One thing I wouldn't take back for the world is the seaplane we took with Tofino Air. Having been on a helicopter together once before, we weren't so sure how different this would be. Gliding into the clouds from the Pacific Ocean is a pretty amazing experience, though, and one that included soaring above glaciers and watching whales close to the shore. I can't recommend enough how incredible it is to see the place you've been hiking through from the air. The colors and shapes put into perspective the scale of the land you've been traversing. 

The Wild Pacific Trail is a 9km network of trails built by a passionate Ucluelet native named "Oyster Jim." It weaves in and out of woods and rocky cliffs that overlook the sea and beyond. No surprise here, try to experience this during sunset to see magical rays of light hitting the waves and casting shadows over the rock faces. Tale is you might even see a bear on the paths. It's easy hiking with large view impact at each turn. I might have had a glass or two of rosé before "hiking" this.

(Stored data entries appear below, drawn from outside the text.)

File: config.mk
export PLATFORM = sky130hd
export DESIGN_NAME = sprite_descriptor_writer
export DESIGN_NICKNAME = d
export VERILOG_FILES = /design/src/rtl/sprite_descriptor_writer.sv
export SDC_FILE = /design/constraint.sdc
export NUM_CORES = 1
export LEC_CHECK = 0
export CORE_MARGIN = 10
export CORE_UTILIZATION = 55
export CTS_CLUSTER_SIZE = 24
export DETAILED_ROUTE_END_ITERATION = 16
export GPL_TIMING_DRIVEN = 0
export HOLD_SLACK_MARGIN = 0.12
export PLACE_DENSITY = 0.74
export REMOVE_ABC_BUFFERS = 1
export SYNTH_ARGS = -nofsm -noshare
export SYNTH_HDL_FRONTEND = slang
export SYNTH_SLANG_ARGS = --single-unit
File: constraint.sdc
create_clock -name clock -period 6.09 [get_ports clock]
set_input_delay 0.609 -clock clock [delete_from_list [all_inputs] [get_ports clock]]
set_output_delay 0.609 -clock clock [all_outputs]
set_load 0.02 [all_outputs]
### config.mk
export PLATFORM = sky130hd
export DESIGN_NAME = stab_row_decompose
export DESIGN_NICKNAME = d
export VERILOG_FILES = /design/src/rtl/stab_pkg.sv /design/src/rtl/pauli_row_prod.sv /design/src/rtl/stab_row_decompose.sv
export SDC_FILE = /design/constraint.sdc
export NUM_CORES = 1
export LEC_CHECK = 0
export BUFFER_PORTS_ARGS = -buffer_cell sky130_fd_sc_hd__buf_2
export CAP_MARGIN = 20
export CELL_PAD_IN_SITES_DETAIL_PLACEMENT = 0
export CELL_PAD_IN_SITES_GLOBAL_PLACEMENT = 2
export CORE_MARGIN = 5
export CORE_UTILIZATION = 28
export DETAILED_ROUTE_END_ITERATION = 12
export PLACE_DENSITY_LB_ADDON = 0.1
export SLEW_MARGIN = 10
export SYNTH_ARGS = -nofsm -noshare
export SYNTH_HDL_FRONTEND = slang
export SYNTH_SLANG_ARGS = --single-unit
### constraint.sdc
create_clock -name clk -period 3.43 [get_ports clk]
set_input_delay 1.029 -clock clk [delete_from_list [all_inputs] [get_ports clk]]
set_output_delay 1.029 -clock clk [all_outputs]
set_load 0.005 [all_outputs]
**config.mk**
```make
export PLATFORM = sky130hd
export DESIGN_NAME = ofdm_cp_strip
export DESIGN_NICKNAME = d
export VERILOG_FILES = /design/src/rtl/ofdm_pkg.sv /design/src/rtl/ofdm_len_regs.sv /design/src/rtl/ofdm_cp_strip.sv
export SDC_FILE = /design/constraint.sdc
export NUM_CORES = 1
export LEC_CHECK = 0
export CORE_ASPECT_RATIO = 0.75
export CORE_UTILIZATION = 40
export CTS_CLUSTER_DIAMETER = 40
export CTS_CLUSTER_SIZE = 10
export DETAILED_ROUTE_END_ITERATION = 8
export PLACE_DENSITY = 0.68
export SLEW_MARGIN = 20
export SYNTH_ARGS = -nofsm -noshare
export SYNTH_HDL_FRONTEND = slang
export SYNTH_HIERARCHICAL = 1
export SYNTH_SLANG_ARGS = --single-unit
export TNS_END_PERCENT = 5
```
**constraint.sdc**
```tcl
create_clock -name clk -period 4.83 [get_ports clk]
set_input_delay 1.2075 -clock clk [delete_from_list [all_inputs] [get_ports clk]]
set_output_delay 1.2075 -clock clk [all_outputs]
set_load 0.1 [all_outputs]
```
**src/rtl/ofdm_pkg.sv**
```systemverilog
// Shared definitions for the OFDM receive chain: FSM state codes, the
// 802.11a default lengths and the settings-register offsets.
package ofdm_pkg;

    // CP-strip FSM state codes
    localparam logic [1:0] ST_CP   = 2'd0;
    localparam logic [1:0] ST_DATA = 2'd1;
    localparam logic [1:0] ST_PAD  = 2'd2;

    // Power-up lengths (802.11a: 16-sample CP, 64-point FFT)
    localparam int DEF_CP_LEN  = 16;
    localparam int DEF_FFT_LEN = 64;

    // Settings-bus offset of the packed {cp_len, fft_len} register
    localparam int SR_CP_STRIP_LEN = 0;

endpackage

```
**src/rtl/ofdm_len_regs.sv**
```systemverilog
// Settings decode and length registers for the CP stripper.
// Staged lengths follow settings writes immediately. Active lengths copy the
// staged ones on load_i (symbol start) or clear_i. While load_i is high the
// outputs show the staged values, so a symbol starting this very cycle
// already uses the new lengths.
module ofdm_len_regs
    import ofdm_pkg::*;
#(
    parameter int BASE         = 0,
    parameter int MAX_LEN_LOG2 = 10
) (
    input  logic                    clk,
    input  logic                    reset_i,
    input  logic                    clear_i,
    input  logic                    set_stb_i,
    input  logic [7:0]              set_addr_i,
    input  logic [31:0]             set_data_i,
    input  logic                    load_i,
    output logic [MAX_LEN_LOG2-1:0] cp_len_o,
    output logic [MAX_LEN_LOG2-1:0] fft_len_o
);

    localparam int              W        = MAX_LEN_LOG2;
    localparam logic [7:0]      LEN_ADDR = 8'(BASE + SR_CP_STRIP_LEN);
    localparam logic [15:0]     MAX_V    = 16'((1 << W) - 1);
    localparam logic [W-1:0]    DEF_CP   = W'(DEF_CP_LEN);
    localparam logic [W-1:0]    DEF_FFT  = W'(DEF_FFT_LEN);
    localparam logic [W-1:0]    MIN_FFT  = W'(2);

    // Saturate a 16-bit length field to the counter range
    function automatic logic [W-1:0] sat_len(input logic [15:0] v);
        if (v > MAX_V) begin
            return MAX_V[W-1:0];
        end else begin
            return v[W-1:0];
        end
    endfunction

    logic [W-1:0] cp_stage_q, fft_stage_q;
    logic [W-1:0] cp_act_q, fft_act_q;
    logic         wr_s;
    logic [W-1:0] cp_new_s, fft_new_s;

    assign wr_s = set_stb_i && (set_addr_i == LEN_ADDR);

    // Decode the written lengths; an FFT shorter than 2 cannot frame a symbol
    always_comb begin
        cp_new_s  = sat_len(set_data_i[31:16]);
        fft_new_s = sat_len(set_data_i[15:0]);
        if (fft_new_s < MIN_FFT) begin
            fft_new_s = MIN_FFT;
        end else begin
            fft_new_s = fft_new_s;
        end
    end

    // Staged and active length registers; clear keeps the staged values
    always_ff @(posedge clk) begin
        if (reset_i) begin
            cp_stage_q  <= DEF_CP;
            fft_stage_q <= DEF_FFT;
            cp_act_q    <= DEF_CP;
            fft_act_q   <= DEF_FFT;
        end else begin
            if (wr_s) begin
                cp_stage_q  <= cp_new_s;
                fft_stage_q <= fft_new_s;
            end
            if (clear_i || load_i) begin
                cp_act_q  <= cp_stage_q;
                fft_act_q <= fft_stage_q;
            end
        end
    end

    assign cp_len_o  = load_i ? cp_stage_q  : cp_act_q;
    assign fft_len_o = load_i ? fft_stage_q : fft_act_q;

endmodule

```
**src/rtl/ofdm_cp_strip.sv**
```systemverilog
// Cyclic-prefix stripper: drops CP_LEN samples at the start of each symbol,
// forwards FFT_LEN data samples with o_tlast on the last one, and zero-pads a
// symbol cut short by the end of the frame.
// Optional feature macro: OFDM_CP_STRIP_EOB_EN adds o_teob, flagging the last
// symbol of each frame.
module ofdm_cp_strip
    import ofdm_pkg::*;
#(
    parameter int BASE         = 0,
    parameter int WIDTH        = 32,
    parameter int MAX_LEN_LOG2 = 10
) (
    input  logic             clk,
    input  logic             reset,
    input  logic             clear,
    input  logic             set_stb,
    input  logic [7:0]       set_addr,
    input  logic [31:0]      set_data,
    input  logic [WIDTH-1:0] i_tdata,
    input  logic             i_tlast,
    input  logic             i_tvalid,
    output logic             i_tready,
    output logic [WIDTH-1:0] o_tdata,
    output logic             o_tlast,
    output logic             o_tvalid,
`ifdef OFDM_CP_STRIP_EOB_EN
    output logic             o_teob,
`endif
    input  logic             o_tready
);

    localparam int           W    = MAX_LEN_LOG2;
    localparam logic [W-1:0] ZERO = {W{1'b0}};
    localparam logic [W-1:0] ONE  = W'(1);

    logic [1:0]       state_q, state_d;
    logic [W-1:0]     cnt_q, cnt_d;
    logic [WIDTH-1:0] tdata_q, tdata_d;
    logic             tlast_q, tlast_d;
    logic             tvalid_q, tvalid_d;
    logic             teob_q, teob_d;
    logic [W-1:0]     cp_len_s, fft_len_s;
    logic             ld_s, load_len_s, in_data_s, fft_last_s, cp_last_s;

    assign load_len_s = (state_q == ST_CP) && (cnt_q == ZERO);

    ofdm_len_regs #(
        .BASE         (BASE),
        .MAX_LEN_LOG2 (MAX_LEN_LOG2)
    ) u_len_regs (
        .clk        (clk),
        .reset_i    (reset),
        .clear_i    (clear),
        .set_stb_i  (set_stb),
        .set_addr_i (set_addr),
        .set_data_i (set_data),
        .load_i     (load_len_s),
        .cp_len_o   (cp_len_s),
        .fft_len_o  (fft_len_s)
    );

    // With a zero-length CP the symbol-start cycle already carries data
    assign in_data_s  = (state_q == ST_DATA) || (load_len_s && (cp_len_s == ZERO));
    assign ld_s       = ~tvalid_q | o_tready;
    assign fft_last_s = (cnt_q == (fft_len_s - ONE));
    assign cp_last_s  = (cnt_q == (cp_len_s - ONE));

    // Input ready: always in CP, only when the output register can load in DATA
    always_comb begin
        i_tready = 1'b0;
        if (in_data_s) begin
            i_tready = ld_s;
        end else if (state_q == ST_CP) begin
            i_tready = 1'b1;
        end else begin
            i_tready = 1'b0;
        end
    end

    // Next-state, counter and output-register logic
    always_comb begin
        state_d  = state_q;
        cnt_d    = cnt_q;
        tdata_d  = tdata_q;
        tlast_d  = tlast_q;
        teob_d   = teob_q;
        tvalid_d = ld_s ? 1'b0 : tvalid_q;
        if (in_data_s) begin
            if (i_tvalid && ld_s) begin
                tdata_d  = i_tdata;
                tlast_d  = fft_last_s;
                teob_d   = fft_last_s && i_tlast;
                tvalid_d = 1'b1;
                if (fft_last_s) begin
                    state_d = ST_CP;
                    cnt_d   = ZERO;
                end else if (i_tlast) begin
                    state_d = ST_PAD;
                    cnt_d   = cnt_q + ONE;
                end else begin
                    state_d = ST_DATA;
                    cnt_d   = cnt_q + ONE;
                end
            end else begin
                state_d = state_q;
            end
        end else begin
            case (state_q)
                ST_CP: begin
                    if (i_tvalid) begin
                        if (i_tlast) begin
                            state_d = ST_CP;
                            cnt_d   = ZERO;
                        end else if (cp_last_s) begin
                            state_d = ST_DATA;
                            cnt_d   = ZERO;
                        end else begin
                            cnt_d   = cnt_q + ONE;
                        end
                    end else begin
                        cnt_d = cnt_q;
                    end
                end
                ST_PAD: begin
                    if (ld_s) begin
                        tdata_d  = {WIDTH{1'b0}};
                        tlast_d  = fft_last_s;
                        teob_d   = fft_last_s;
                        tvalid_d = 1'b1;
                        if (fft_last_s) begin
                            state_d = ST_CP;
                            cnt_d   = ZERO;
                        end else begin
                            cnt_d   = cnt_q + ONE;
                        end
                    end else begin
                        cnt_d = cnt_q;
                    end
                end
                default: begin
                    state_d = ST_CP;
                    cnt_d   = ZERO;
                end
            endcase
        end
    end

    // State and output registers; reset and clear both drop any partial symbol
    always_ff @(posedge clk) begin
        if (reset || clear) begin
            state_q  <= ST_CP;
            cnt_q    <= ZERO;
            tdata_q  <= {WIDTH{1'b0}};
            tlast_q  <= 1'b0;
            tvalid_q <= 1'b0;
            teob_q   <= 1'b0;
        end else begin
            state_q  <= state_d;
            cnt_q    <= cnt_d;
            tdata_q  <= tdata_d;
            tlast_q  <= tlast_d;
            tvalid_q <= tvalid_d;
            teob_q   <= teob_d;
        end
    end

    assign o_tdata  = tdata_q;
    assign o_tlast  = tlast_q;
    assign o_tvalid = tvalid_q;
`ifdef OFDM_CP_STRIP_EOB_EN
    assign o_teob   = teob_q;
`else
    logic unused_teob_s;
    assign unused_teob_s = teob_q;
`endif

endmodule

```
==> results of run 1 <==
==> area by class of cell <==
class	instances	area, sq um	area share, %
clock buffer	14	264.0	4.393
clock inverter	1	5.005	0.08328
inverter	13	48.80	0.8120
multi-input combinational	378	2594	43.16
sequential	86	1722	28.65
tap	140	175.2	2.915
timing repair buffer	121	1201	19.99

If you are up for a long, winding drive and are looking to hike through woods to magical beaches, Tofino and Ucluelet are for you. Each secluded piece of coast has sea creatures flowing out of mini tide pools and tree-sized pieces of smooth drift wood that make a great bench while you eat a PB&J. There are plenty of accommodations in both towns; mainly boutique hotels and small seaside cabins, and the bar and restaurant scene is truly booming with local seafood. Sadly, here, we ended our 10 days away and started our 24 hours of travel back to Philadelphia.